Anybody else have post injection pain with igf-1 lr3?  It's sore for days. Almost like my body doesn't want it or something.


----------



## Adam_david (Apr 9, 2014)

Nobody?!?


----------



## formula1069 (Apr 9, 2014)

Nope never


----------



## Ironbuilt (Apr 9, 2014)

No sir. Did u reconstitute with acetic acid?


----------



## Adam_david (Apr 9, 2014)

The first vial I used distilled water.  Had an issue with my shipment of acetic acid. It came in today


----------



## Elvia1023 (Apr 10, 2014)

Never had an issue. It's usually the water you use. But if you just used distilled water not sure why it would give you pain. I used the water that come with some mt2 I got (uk peptide seller) and it stings bad but still works fine.


----------



## Ironbuilt (Apr 10, 2014)

Distilled water. ? Igf1r3 takes acetic acid or sodium chloride to recon .
Adam where did u read that ?


----------



## Adam_david (Apr 10, 2014)

I read on here somewhere I think that it stays good in bac water about 2weeks to 20 days or so.

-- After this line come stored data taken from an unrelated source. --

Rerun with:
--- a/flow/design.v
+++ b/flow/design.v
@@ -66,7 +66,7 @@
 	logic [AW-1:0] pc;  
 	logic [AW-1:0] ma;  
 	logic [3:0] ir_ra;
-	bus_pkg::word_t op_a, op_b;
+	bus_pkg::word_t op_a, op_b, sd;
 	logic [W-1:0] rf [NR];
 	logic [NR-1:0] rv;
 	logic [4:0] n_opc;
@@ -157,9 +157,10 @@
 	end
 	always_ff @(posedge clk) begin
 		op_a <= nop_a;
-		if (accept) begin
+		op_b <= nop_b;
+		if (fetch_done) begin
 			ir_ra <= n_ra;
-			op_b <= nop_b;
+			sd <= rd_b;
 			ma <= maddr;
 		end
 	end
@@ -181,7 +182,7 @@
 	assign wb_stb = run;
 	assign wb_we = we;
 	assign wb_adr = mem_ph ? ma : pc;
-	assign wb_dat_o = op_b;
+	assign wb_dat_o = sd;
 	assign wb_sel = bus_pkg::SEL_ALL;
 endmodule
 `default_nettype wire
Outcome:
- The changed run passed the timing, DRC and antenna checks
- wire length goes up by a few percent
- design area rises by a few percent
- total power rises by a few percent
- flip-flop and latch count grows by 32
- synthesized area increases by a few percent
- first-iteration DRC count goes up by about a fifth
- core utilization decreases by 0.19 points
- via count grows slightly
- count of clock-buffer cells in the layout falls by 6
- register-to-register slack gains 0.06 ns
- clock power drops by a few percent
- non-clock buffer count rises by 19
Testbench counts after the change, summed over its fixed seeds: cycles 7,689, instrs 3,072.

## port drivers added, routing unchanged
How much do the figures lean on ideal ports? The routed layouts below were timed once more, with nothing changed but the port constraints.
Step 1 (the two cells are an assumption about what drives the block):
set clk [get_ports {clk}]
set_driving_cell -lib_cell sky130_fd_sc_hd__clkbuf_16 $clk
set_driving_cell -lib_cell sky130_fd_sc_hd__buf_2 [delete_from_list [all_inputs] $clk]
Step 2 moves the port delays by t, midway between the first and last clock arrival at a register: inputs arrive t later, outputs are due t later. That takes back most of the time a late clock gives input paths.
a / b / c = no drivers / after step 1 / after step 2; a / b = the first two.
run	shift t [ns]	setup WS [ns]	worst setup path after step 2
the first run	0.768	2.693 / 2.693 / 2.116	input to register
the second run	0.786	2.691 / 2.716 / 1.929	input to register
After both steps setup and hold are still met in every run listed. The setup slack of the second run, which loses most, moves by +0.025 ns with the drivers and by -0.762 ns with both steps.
Source: an optimization exercise on an open RTL-to-GDS flow (aim: small area). Production flows keep margins and buffers that such runs may drop.
The RTL was checked by simulation tests, not by an equivalence proof against the original design.
Power and IR drop assume default switching activity.

File: flow/run.sh
#!/bin/bash
# The standard layout with three changes: ABC maps the logic for area
# (flow/abc_map.script, in a copy of the ORFS scripts), the ports get the
# smallest buffer, and the clock tree uses small buffers and no dummy
# loads. Each tool's output stays in orfs/logs; make's own output goes
# to flow_make.log here.
set -euo pipefail
rm -rf scripts_area
cp -r "$FLOW_HOME/scripts" scripts_area
cp flow/abc_map.script scripts_area/abc_speed.script
export BUFFER_PORTS_ARGS="-buffer_cell sky130_fd_sc_hd__buf_1"
export CTS_ARGS="-sink_clustering_enable -repair_clock_nets -dont_use_dummy_load -buf_list sky130_fd_sc_hd__clkbuf_4 -root_buf sky130_fd_sc_hd__clkbuf_16 -tree_buf sky130_fd_sc_hd__clkbuf_16 -sink_clustering_size 8 -sink_clustering_max_diameter 50"
bash standard.sh SCRIPTS_DIR="$PWD/scripts_area" finish > flow_make.log 2>&1
File: flow/abc_map.script
strash
dc2
dch -f
amap
topo
File: standard.sh
#!/bin/bash
# synth_recipe.tcl (not shown) runs the flow's synth.tcl, then flattens the netlist and writes it again
# the make line also repeats each setting of config.mk as NAME=value (left out here)
make -C /OpenROAD-flow-scripts/flow DESIGN_CONFIG=/design/flow/config.mk WORK_HOME=/design/flow/orfs CLKGATE_MAP_FILE= SYNTH_SCRIPT=/design/flow/synth_recipe.tcl "${@:-finish}"
File: config.mk
export PLATFORM = sky130hd
export DESIGN_NAME = sha256_hasher
export DESIGN_NICKNAME = sha256_hasher
export VERILOG_FILES = /design/flow/design.v
export SDC_FILE = /design/flow/constraint.sdc
export NUM_CORES = 4
export LEC_CHECK = 0
export CAP_MARGIN = 20
export CORE_MARGIN = 2
export CORE_UTILIZATION = 72
export PLACE_DENSITY = 0.8
export SLEW_MARGIN = 20
File: constraint.sdc
create_clock -name core_clock -period 10.0 [get_ports {clk}]
set_input_delay 2.0000 -clock core_clock [delete_from_list [all_inputs] [get_ports {clk}]]
set_output_delay 2.0000 -clock core_clock [all_outputs]
set_load 0.01 [all_outputs]
Background: an optimization exercise with open tools, aiming at small area, a short achievable clock period and few clock cycles per item. Do not read the settings as production practice. Only simulation tests tie the RTL to the original design; equivalence was not proved.

==> flow/design.v (excerpt) <==
module modular_exponentiation #(
  parameter int WIDTH = 62,
  parameter int R     = 2
) (
  input  wire logic                                 clk,
  input  wire logic                                 rst_n,
  input  wire logic                                 in_tvalid,
  output logic                                      in_tready,
  input  wire logic [mexp_pkg::IN_TDATA_W-1:0]      in_tdata,
  output logic                                      out_tvalid,
  input  wire logic                                 out_tready,
  output logic      [mexp_pkg::OUT_TDATA_W-1:0]     out_tdata
);
  localparam int N  = 62;
  localparam int PW = 65;            
  localparam int FW = mexp_pkg::FIELD_W;
  typedef enum logic [3:0] {
    ST_IDLE  = 4'd0,
    ST_CHECK = 4'd1,
    ST_NORM  = 4'd2,
    ST_SETUP = 4'd3,
    ST_SETUP2 = 4'd9,
    ST_STEP  = 4'd4,
    ST_CPA   = 4'd5,
    ST_FIX   = 4'd6,
    ST_SHR   = 4'd7,
    ST_EMIT  = 4'd8
  } state_t;
  localparam logic [2:0] OP_RED  = 3'd0;    
  localparam logic [2:0] OP_SQR  = 3'd1;    
  ...
For scale: roughly 490 flip-flops, ~260 I/O pins.
export LEC_CHECK = 0
export CAP_MARGIN = 20
export CORE_MARGIN = 2
export CORE_UTILIZATION = 40
export SETUP_SLACK_MARGIN = 5
export SLEW_MARGIN = 20
export TNS_END_PERCENT = 0
create_clock -name core_clock -period 10.0 [get_ports {clk}]
run.sh (not shown) runs the stock make flow with config.mk's settings and CLKGATE_MAP_FILE= SYNTH_SCRIPT=/design/flow/synth_recipe.tcl, a recipe that flattens the netlist after the stock synthesis.
The first run completed without violations.
Testbench counts at the start, summed over its fixed seeds: cycles 540,547, items 192.
Next try:
Settings changed: ABC_AREA set to 1, SETUP_SLACK_MARGIN 5 to 4.5, TNS_END_PERCENT 0 to 5.
Outcome: Fmax came out higher by about 5%. Area after synthesis climbs by 1.7%.

========
modular_exponentiation, a different RTL version from the one above (not shown whole).
Size: about 3,800 cells after synthesis, roughly 420 flip-flops, ~38,000 µm² of cells after synthesis.
clock: 10.0 ns
lec_check: 0
cap_margin: 20
core_margin: 2
core_utilization: 40
setup_slack_margin: 5
slew_margin: 20
tns_end_percent: 1
Testbench counts at the start, summed over its fixed seeds: cycles 601,749, items 192.
Change:
Settings changed: TNS_END_PERCENT 1 to default.
- maximum frequency barely changes
- global-route usage came out higher by 0.32 points
- count of clock-buffer cells in the layout came out lower by 3
- cell area is higher by 4.4%
- sequential share of layout area is lower by 1.2 points

========
Another version of the RTL of modular_exponentiation (not shown whole).
For scale: roughly 3500 cells after synthesis, about 260 I/O pins, about 37000 µm² of cells after synthesis.
Settings: LEC_CHECK=0, CAP_MARGIN=20, CORE_MARGIN=2, CORE_UTILIZATION=40, SETUP_SLACK_MARGIN=5, SLEW_MARGIN=20, TNS_END_PERCENT=0; clock period 10.0 ns.
The starting point completed with no timing, DRC or antenna violations.
Testbench counts at the start, summed over its fixed seeds: cycles 601,749, items 192.
Change:
SETUP_SLACK_MARGIN = 4   (was 5)
TNS_END_PERCENT = 5   (was 0)
Clock-buffer cell count decreases by 1. Final area came out lower by 0.69%. Cell count barely changes. Worst hold slack stays flat. Sequential cell count does not change.

========
RTL: one of the versions met above, not the one the previous note started from.
For scale: roughly 4400 cells after synthesis, ~490 flip-flops, roughly 41000 sq um of cells after synthesis.
make LEC_CHECK=0 ABC_AREA=1 CAP_MARGIN=20 CORE_MARGIN=2 CORE_UTILIZATION=55 SETUP_SLACK_MARGIN=5 SLEW_MARGIN=20 TNS_END_PERCENT=5 finish   # period 10.0 ns
Testbench counts at the start, summed over its fixed seeds: cycles 540,547, items 192.
Then changed:
- CORE_UTILIZATION: 55 -> 40
- TNS_END_PERCENT: 5 -> 0
Result: Global-route usage falls by 9.3 points; clock skew falls by 0.025 ns; die area rises by well over a third; wire length rises slightly; sequential cell count is unchanged; worst setup slack loses 0.077 ns.
Then changed:
- TNS_END_PERCENT: 0 -> 5
Outcome: Worst hold slack barely changes; synthesized cell count stays the same; clock-buffer cell count does not change; routed wire length came out higher by 1.1%; first-iteration DRC count decreases by 3.2%; area after synthesis stays the same; utilization went up by 0.45 points; die area is unchanged.

separate check: timing with driven ports:
The results above use ideal ports. As a check the final layouts listed here were re-extracted and re-timed, cells and wires unchanged.
Step 1 (the two cells are an assumption about what drives the block):
set clk [get_ports {clk}]
set_driving_cell -lib_cell sky130_fd_sc_hd__clkbuf_16 $clk
set_driving_cell -lib_cell sky130_fd_sc_hd__buf_2 [delete_from_list [all_inputs] $clk]
Step 2, shift: input delay + t, output delay - t, t = (earliest + latest rising clock arrival at the registers) / 2. This alone moves slack from input paths to output paths.
Slacks: no drivers / after step 1 / after step 2; pairs: no drivers / after step 1.
run	t, ns	setup slack, ns	worst setup path after step 2	latest minus earliest clock arrival (ns)	pins driven straight from the clock port
the first run of note 1	0.746	4.225 / 4.225 / 4.225	register to register	0.033 / 0.033	1
the second run of note 1	0.718	4.507 / 4.507 / 4.507	register to register	0.021 / 0.021	1
the first run of note 2	0.695	4.208 / 4.208 / 4.208	register to register	0.033 / 0.032	1
the second run of note 2	0.706	4.224 / 4.224 / 4.224	register to register	0.037 / 0.037	1
the first run of note 3	0.696	4.213 / 4.213 / 4.213	register to register	0.053 / 0.054	1
the second run of note 3	0.699	4.112 / 4.112 / 4.112	register to register	0.047 / 0.047	1
the first run of note 4	0.699	4.517 / 4.517 / 4.517	register to register	0.047 / 0.048	1
the second run of note 4	0.717	4.440 / 4.440 / 4.440	register to register	0.024 / 0.024	1
the third run of note 4	0.720	4.509 / 4.509 / 4.509	register to register	0.028 / 0.028	1
After both steps setup and hold are still met in every run listed.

That the bac kept it from getting bacteria growth but I'm using enough of it that the vial won't last that long at all 60- 80 mcg a day.
I used it with hcg bc I didn't have bac water and it works great.


----------



## Adam_david (Apr 10, 2014)

But like I said. I got the acetic acid in today so I will b using it next vial.


----------



## johnjuanb1 (Apr 10, 2014)

Igf1-Lr3 reconstituted in bac water is fine for 20 days refrigerated but distiller water is not bac water until you add .9% benezol alcohol


----------



## Adam_david (Apr 10, 2014)

Well my AA solution come in.  It a.a. Sterile water  0.6%
Do I use that straight or do i do it half and half or what? (On the next vial)


----------